Cuando se fue a la cocina, Luca apareció entre las mesas que comenzaban a recibir personas.

—¡Hola, Mara! —entusiasta como siempre, lindo—. Qué sorpresa que estés acá, creí que nunca salías de noche.

Fruncí un poco el ceño.

—No saldré a boliches ni a bares pero una buena pizza de restaurante no se le niega a nadie —declaré—. Darío me dijo que te estás acomodando a este ritmo de vida. No sabés cuánto me alegra escuchar eso.

Mancini sonrió, mostrando su brillante dentadura. No iba al dentista desde hacía meses, ¿cómo lo lograba?

Di unas palmaditas en el asiento a mi lado, para que se pusiera cómodo.

—Comé conmigo, no me gusta tragar sola —vi sus esfuerzos para no reírse—. Pedí el combo de pizza grande y, aunque soy muy capaz de comer las ocho porciones, quiero compartirla con vos.

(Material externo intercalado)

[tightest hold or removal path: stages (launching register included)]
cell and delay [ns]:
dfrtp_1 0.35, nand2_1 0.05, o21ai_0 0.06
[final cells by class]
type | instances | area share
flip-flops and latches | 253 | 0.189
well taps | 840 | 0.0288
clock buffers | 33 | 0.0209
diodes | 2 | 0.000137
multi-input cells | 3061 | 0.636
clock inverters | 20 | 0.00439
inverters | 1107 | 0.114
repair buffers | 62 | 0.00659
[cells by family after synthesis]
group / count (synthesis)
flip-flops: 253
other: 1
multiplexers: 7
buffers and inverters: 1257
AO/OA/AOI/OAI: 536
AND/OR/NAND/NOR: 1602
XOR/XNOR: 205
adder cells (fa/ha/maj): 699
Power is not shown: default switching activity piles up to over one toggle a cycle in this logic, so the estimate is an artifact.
<file path="config.mk">
export PLATFORM = sky130hd
export DESIGN_NAME = scope_acquire_top
export DESIGN_NICKNAME = d
export VERILOG_FILES = /design/src/logic/scope_pkg.sv /design/src/logic/sample_pacer.sv /design/src/logic/trigger_capture.sv /design/src/logic/signal_stats.sv /design/src/logic/frame_assembler.sv /design/src/logic/scope_acquire_top.sv
export SDC_FILE = /design/constraint.sdc
export NUM_CORES = 1
export LEC_CHECK = 0
export BUFFER_PORTS_ARGS = -buffer_cell sky130_fd_sc_hd__clkbuf_2
export CORE_MARGIN = 2
export CORE_UTILIZATION = 55
export CTS_CLUSTER_DIAMETER = 120
export DETAILED_ROUTE_END_ITERATION = 8
export PLACE_DENSITY = 0.71
export SLEW_MARGIN = 20
export SYNTH_ARGS = -nofsm -noshare
export SYNTH_HDL_FRONTEND = slang
export SYNTH_HIERARCHICAL = 1
export SYNTH_SLANG_ARGS = --single-unit
</file>
<file path="constraint.sdc">
create_clock -name clk -period 8 [get_ports clk]
set_input_delay 1.2 -clock clk [delete_from_list [all_inputs] [get_ports clk]]
set_output_delay 1.2 -clock clk [all_outputs]
set_load 0.01 [all_outputs]
</file>
<file path="src/logic/scope_pkg.sv">
`default_nettype none

// shared definitions for the scope acquisition core
package scope_pkg;

   // adc resolution
   localparam int sample_w = 12;

   // trigger capture states
   typedef enum logic [1:0] {
      // need a sample below the level first
      st_wait_below,
      // below seen, waiting for a rising crossing
      st_armed,
      // storing the frame into the buffer
      st_capture,
      // frame complete, buffer owned by the assembler
      st_hold
   } capture_state_t;

   // opcode carried with every output word
   typedef enum logic [1:0] {
      // one sample of the frame
      kind_sample,
      // frame minimum
      kind_min,
      // frame maximum
      kind_max,
      // frame mean, also marks end of frame
      kind_mean
   } word_kind_t;

   // order on the output is fixed
   // frame_len samples, then min, max, mean
   // the mean word closes the frame for the consumer

endpackage

`default_nettype wire

</file>
<file path="src/logic/sample_pacer.sv">
`default_nettype none

// adc sample-rate pacer
// one strobe every counter_max + 1 cycles
module sample_pacer import scope_pkg::*; (
   input  logic                clk,
   input  logic                reset,
   input  logic [11:0]         counter_max,
   input  logic [sample_w-1:0] adc_data,
   output logic                adc_strobe,
   output logic                sample_valid,
   output logic [sample_w-1:0] sample_data
);

   // free running cycle counter
   logic [11:0] cycle_cnt;
   // period in use, reloaded only at wrap
   logic [11:0] cur_max;
   logic        wrap;

   assign wrap = (cycle_cnt == cur_max);

   // rate counter and strobe
   always_ff @(posedge clk) begin
      if (reset) begin
         cycle_cnt  <= '0;
         cur_max    <= counter_max;
         adc_strobe <= 1'b0;
      end else begin
         // strobe lands one cycle after the wrap
         adc_strobe <= wrap;
         if (wrap) begin
            cycle_cnt <= '0;
            // new rate only from here on
            cur_max   <= counter_max;
         end else begin
            cycle_cnt <= cycle_cnt + 1'b1;
         end
      end
   end

   // valid pulse trails the strobe edge by one cycle
   always_ff @(posedge clk) begin
      if (reset) begin
         sample_valid <= 1'b0;
      end else begin
         sample_valid <= adc_strobe;
      end
   end

   // adc data taken on the strobe edge
   // adc model steps on this same edge
   always_ff @(posedge clk) begin
      if (adc_strobe) begin
         sample_data <= adc_data;
      end
   end

endmodule

`default_nettype wire

</file>
<file path="src/logic/trigger_capture.sv">
`default_nettype none

// rising-edge trigger and frame buffer
// buffer is held until the assembler releases it
module trigger_capture import scope_pkg::*; #(
   parameter int frame_len = 64
) (
   input  logic                         clk,
   input  logic                         reset,
   input  logic [sample_w-1:0]          trigger_level,
   input  logic                         sample_valid,
   input  logic [sample_w-1:0]          sample_data,
   input  logic                         frame_release,
   input  logic [$clog2(frame_len)-1:0] rd_addr,
   output logic                         frame_start,
   output logic                         frame_done,
   output logic [sample_w-1:0]          rd_data
);

   localparam int addr_w = $clog2(frame_len);

   capture_state_t state;

   // last accepted sample, for crossing detect
   logic [sample_w-1:0] prev_sample;
   // next buffer slot, wraps to zero after the last
   logic [addr_w-1:0]   wr_addr;
   logic                last_slot;
   logic                crossing;
   logic                wr_en;

   // frame storage
   logic [sample_w-1:0] buffer [frame_len];

   // at or above the level, previous one below
   assign crossing = (sample_data >= trigger_level) && (prev_sample < trigger_level);

   // trigger sample itself starts the frame
   assign frame_start = sample_valid && (state == st_armed) && crossing;

   // trigger sample goes to slot 0, the rest follow
   assign wr_en = frame_start || (sample_valid && (state == st_capture));

   assign last_slot = (wr_addr == addr_w'(frame_len - 1));

   // capture fsm
   always_ff @(posedge clk) begin
      if (reset) begin
         state      <= st_wait_below;
         wr_addr    <= '0;
         frame_done <= 1'b0;
      end else begin
         frame_done <= 1'b0;
         case (state)
            st_wait_below: begin
               // re-arm only after a below-level sample
               if (sample_valid && (sample_data < trigger_level)) begin
                  state <= st_armed;
               end
            end
            st_armed: begin
               if (frame_start) begin
                  state <= st_capture;
               end
            end
            st_capture: begin
               if (sample_valid && last_slot) begin
                  state      <= st_hold;
                  // pulse in the cycle after the last store
                  frame_done <= 1'b1;
               end
            end
            st_hold: begin
               // samples arriving here are dropped
               if (frame_release) begin
                  state <= st_wait_below;
               end
            end
            default: begin
               state <= st_wait_below;
            end
         endcase
         if (wr_en) begin
            wr_addr <= wr_addr + 1'b1;
         end
      end
   end

   // previous sample tracking
   // hold samples are not accepted
   always_ff @(posedge clk) begin
      if (sample_valid && (state != st_hold)) begin
         prev_sample <= sample_data;
      end
   end

   // buffer write port
   always_ff @(posedge clk) begin
      if (wr_en) begin
         buffer[wr_addr] <= sample_data;
      end
   end

   // registered read port, one cycle latency
   always_ff @(posedge clk) begin
      rd_data <= buffer[rd_addr];
   end

endmodule

`default_nettype wire

</file>
<file path="src/logic/signal_stats.sv">
`default_nettype none

// min, max and mean over one triggered frame
// mean is sum >> log2(frame_len), truncated
module signal_stats import scope_pkg::*; #(
   parameter int frame_len = 64
) (
   input  logic                clk,
   input  logic                reset,
   input  logic                sample_valid,
   input  logic [sample_w-1:0] sample_data,
   input  logic                frame_start,
   output logic                stats_done,
   output logic [sample_w-1:0] stat_min,
   output logic [sample_w-1:0] stat_max,
   output logic [sample_w-1:0] stat_mean
);

   localparam int addr_w = $clog2(frame_len);
   // sum of frame_len samples cannot overflow this
   localparam int sum_w  = sample_w + addr_w;

   logic                running;
   logic [addr_w-1:0]   count;
   logic                last;
   logic [sample_w-1:0] acc_min;
   logic [sample_w-1:0] acc_max;
   logic [sum_w-1:0]    acc_sum;
   logic [sample_w-1:0] min_next;
   logic [sample_w-1:0] max_next;
   logic [sum_w-1:0]    sum_next;

   // accumulators with the current sample folded in
   assign min_next = (sample_data < acc_min) ? sample_data : acc_min;
   assign max_next = (sample_data > acc_max) ? sample_data : acc_max;
   assign sum_next = acc_sum + sum_w'(sample_data);

   assign last = (count == addr_w'(frame_len - 1));

   // frame sample counter
   always_ff @(posedge clk) begin
      if (reset) begin
         running    <= 1'b0;
         count      <= '0;
         stats_done <= 1'b0;
      end else begin
         stats_done <= 1'b0;
         if (sample_valid && frame_start) begin
            running <= 1'b1;
            count   <= addr_w'(1);
         end else if (sample_valid && running) begin
            count <= count + 1'b1;
            if (last) begin
               running <= 1'b0;
               // lines up with frame_done
               stats_done <= 1'b1;
            end
         end
      end
   end

   // accumulators and published results
   always_ff @(posedge clk) begin
      if (sample_valid && frame_start) begin
         // trigger sample seeds everything
         acc_min <= sample_data;
         acc_max <= sample_data;
         acc_sum <= sum_w'(sample_data);
      end else if (sample_valid && running) begin
         acc_min <= min_next;
         acc_max <= max_next;
         acc_sum <= sum_next;
         if (last) begin
            stat_min  <= min_next;
            stat_max  <= max_next;
            stat_mean <= sum_next[sum_w-1:addr_w];
         end
      end
   end

endmodule

`default_nettype wire

</file>
<file path="src/logic/frame_assembler.sv">
`default_nettype none

// frame + stats to display stream, credit flow control
module frame_assembler import scope_pkg::*; #(
   parameter int frame_len = 64,
   parameter int credits   = 4
) (
   input  logic                         clk,
   input  logic                         reset,
   input  logic                         frame_done,
   input  logic                         stats_done,
   input  logic [sample_w-1:0]          stat_min,
   input  logic [sample_w-1:0]          stat_max,
   input  logic [sample_w-1:0]          stat_mean,
   input  logic [sample_w-1:0]          rd_data,
   input  logic                         out_credit,
   output logic [$clog2(frame_len)-1:0] rd_addr,
   output logic                         frame_release,
   output logic                         out_valid,
   output word_kind_t                   out_kind,
   output logic [sample_w-1:0]          out_data
);

   localparam int addr_w = $clog2(frame_len);
   localparam int cnt_w  = $clog2(credits + 1);

   logic                got_frame;
   logic                got_stats;
   logic                busy;
   logic                start;
   word_kind_t          phase;
   // next buffer address to issue
   logic [addr_w-1:0]   idx;
   logic                issue_done;
   // rd_data holds buffer[idx - 1]
   logic                pipe_valid;
   logic [cnt_w-1:0]    credit_cnt;
   logic                have_credit;
   logic                stall;
   logic                issue;
   logic                sample_word;
   logic                stat_word;
   // stats from signal_stats, and the copy used while sending
   logic [sample_w-1:0] pend_min;
   logic [sample_w-1:0] pend_max;
   logic [sample_w-1:0] pend_mean;
   logic [sample_w-1:0] frm_min;
   logic [sample_w-1:0] frm_max;
   logic [sample_w-1:0] frm_mean;

   assign start       = got_frame && got_stats && !busy;
   assign have_credit = (credit_cnt != '0);
   assign sample_word = busy && (phase == kind_sample) && pipe_valid;
   assign stat_word   = busy && (phase != kind_sample);
   assign out_valid   = (sample_word || stat_word) && have_credit;

   // no credit, hold the word sitting in the read stage
   assign stall = pipe_valid && !have_credit;
   assign issue = !stall && (start || (busy && (phase == kind_sample) && !issue_done));

   // re-present the held address so rd_data stays put
   assign rd_addr  = stall ? idx - 1'b1 : idx;
   assign out_kind = phase;

   always_comb begin
      case (phase)
         kind_min:  out_data = frm_min;
         kind_max:  out_data = frm_max;
         kind_mean: out_data = frm_mean;
         default:   out_data = rd_data;
      endcase
   end

   // sequencing and credit count
   always_ff @(posedge clk) begin
      if (reset) begin
         got_frame     <= 1'b0;
         got_stats     <= 1'b0;
         busy          <= 1'b0;
         phase         <= kind_sample;
         idx           <= '0;
         issue_done    <= 1'b0;
         pipe_valid    <= 1'b0;
         credit_cnt    <= cnt_w'(credits);
         frame_release <= 1'b0;
      end else begin
         frame_release <= 1'b0;
         // one spent per word, one back per credit pulse
         credit_cnt <= credit_cnt + cnt_w'(out_credit) - cnt_w'(out_valid);
         if (frame_done) begin
            got_frame <= 1'b1;
         end else if (start) begin
            got_frame <= 1'b0;
         end
         if (stats_done) begin
            got_stats <= 1'b1;
         end else if (start) begin
            got_stats <= 1'b0;
         end
         if (start) begin
            busy <= 1'b1;
         end
         // read stage moves unless stalled
         if (!stall) begin
            pipe_valid <= issue;
            if (issue) begin
               idx <= idx + 1'b1;
               if (idx == addr_w'(frame_len - 1)) begin
                  issue_done <= 1'b1;
               end
            end
         end
         if (out_valid) begin
            case (phase)
               kind_sample: begin
                  // last sample out, buffer goes back
                  if (issue_done) begin
                     phase         <= kind_min;
                     frame_release <= 1'b1;
                  end
               end
               kind_min: phase <= kind_max;
               kind_max: phase <= kind_mean;
               default: begin
                  phase      <= kind_sample;
                  busy       <= 1'b0;
                  issue_done <= 1'b0;
               end
            endcase
         end
      end
   end

   // stats latch, copied at frame start
   // next frame may finish before the mean word leaves
   always_ff @(posedge clk) begin
      if (stats_done) begin
         pend_min  <= stat_min;
         pend_max  <= stat_max;
         pend_mean <= stat_mean;
      end
      if (start) begin
         frm_min  <= pend_min;
         frm_max  <= pend_max;
         frm_mean <= pend_mean;
      end
   end

endmodule

`default_nettype wire

</file>
<file path="src/logic/scope_acquire_top.sv">
`default_nettype none

// scope acquisition core
// pacer -> trigger capture + stats -> assembler
module scope_acquire_top import scope_pkg::*; #(
   parameter int frame_len = 64,
   parameter int credits   = 4
) (
   input  logic                clk,
   input  logic                reset,
   input  logic [sample_w-1:0] adc_data,
   input  logic [11:0]         counter_max,
   input  logic [sample_w-1:0] trigger_level,
   input  logic                out_credit,
   output logic                adc_strobe,
   output logic                out_valid,
   output word_kind_t          out_kind,
   output logic [sample_w-1:0] out_data
);

   localparam int addr_w = $clog2(frame_len);

   // paced sample stream
   logic                sample_valid;
   logic [sample_w-1:0] sample_data;
   // capture handshake
   logic                frame_start;
   logic                frame_done;
   logic                frame_release;
   logic [addr_w-1:0]   rd_addr;
   logic [sample_w-1:0] rd_data;
   // statistics
   logic                stats_done;
   logic [sample_w-1:0] stat_min;
   logic [sample_w-1:0] stat_max;
   logic [sample_w-1:0] stat_mean;

   sample_pacer u_sample_pacer (
      .clk,
      .reset,
      .counter_max,
      .adc_data,
      .adc_strobe,
      .sample_valid,
      .sample_data
   );

   trigger_capture #(
      .frame_len(frame_len)
   ) u_trigger_capture (
      .clk,
      .reset,
      .trigger_level,
      .sample_valid,
      .sample_data,
      .frame_release,
      .rd_addr,
      .frame_start,
      .frame_done,
      .rd_data
   );

   signal_stats #(
      .frame_len(frame_len)
   ) u_signal_stats (
      .clk,
      .reset,
      .sample_valid,
      .sample_data,
      .frame_start,
      .stats_done,
      .stat_min,
      .stat_max,
      .stat_mean
   );

   frame_assembler #(
      .frame_len(frame_len),
      .credits(credits)
   ) u_frame_assembler (
      .clk,
      .reset,
      .frame_done,
      .stats_done,
      .stat_min,
      .stat_max,
      .stat_mean,
      .rd_data,
      .out_credit,
      .rd_addr,
      .frame_release,
      .out_valid,
      .out_kind,
      .out_data
   );

endmodule

`default_nettype wire

</file>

—Ah, ¿la promo de doscientos noventa y nueve?

—Son trescientos, eso del centavo que le falta es pura blasfemia comercial. Y no, me salió doscientos, ni más ni menos.

Luca se recostó en la silla y cruzó de brazos.

—¿Con qué lo amenazaste ahora?

La pizza llegó, Darío nos sonrió a ambos y se fue por donde vino.

—Lo amenacé con comprarle a su competencia.

—¿El local de hamburguesas no es de su esposa?

Asentí con la cabeza mientras mordía la primera rebanada.

—Esposa o no, sigue siendo competencia —le aclaré—. Aparte no te quejes, hice lo mismo cuando querías ese algodón de azúcar.

—¡Pero un algodón de azúcar de la plaza no es lo mismo que una pizza de aquí!

Me limpié con la servilleta y lo miré fijamente, sin parpadear.

—Sigue siendo comida.

Luca movió los ojos,como si escarbara en su lindo cerebro cómo contradecirme. Pero terminó alzandosus hombros y compartiendo el manjar lleno de queso.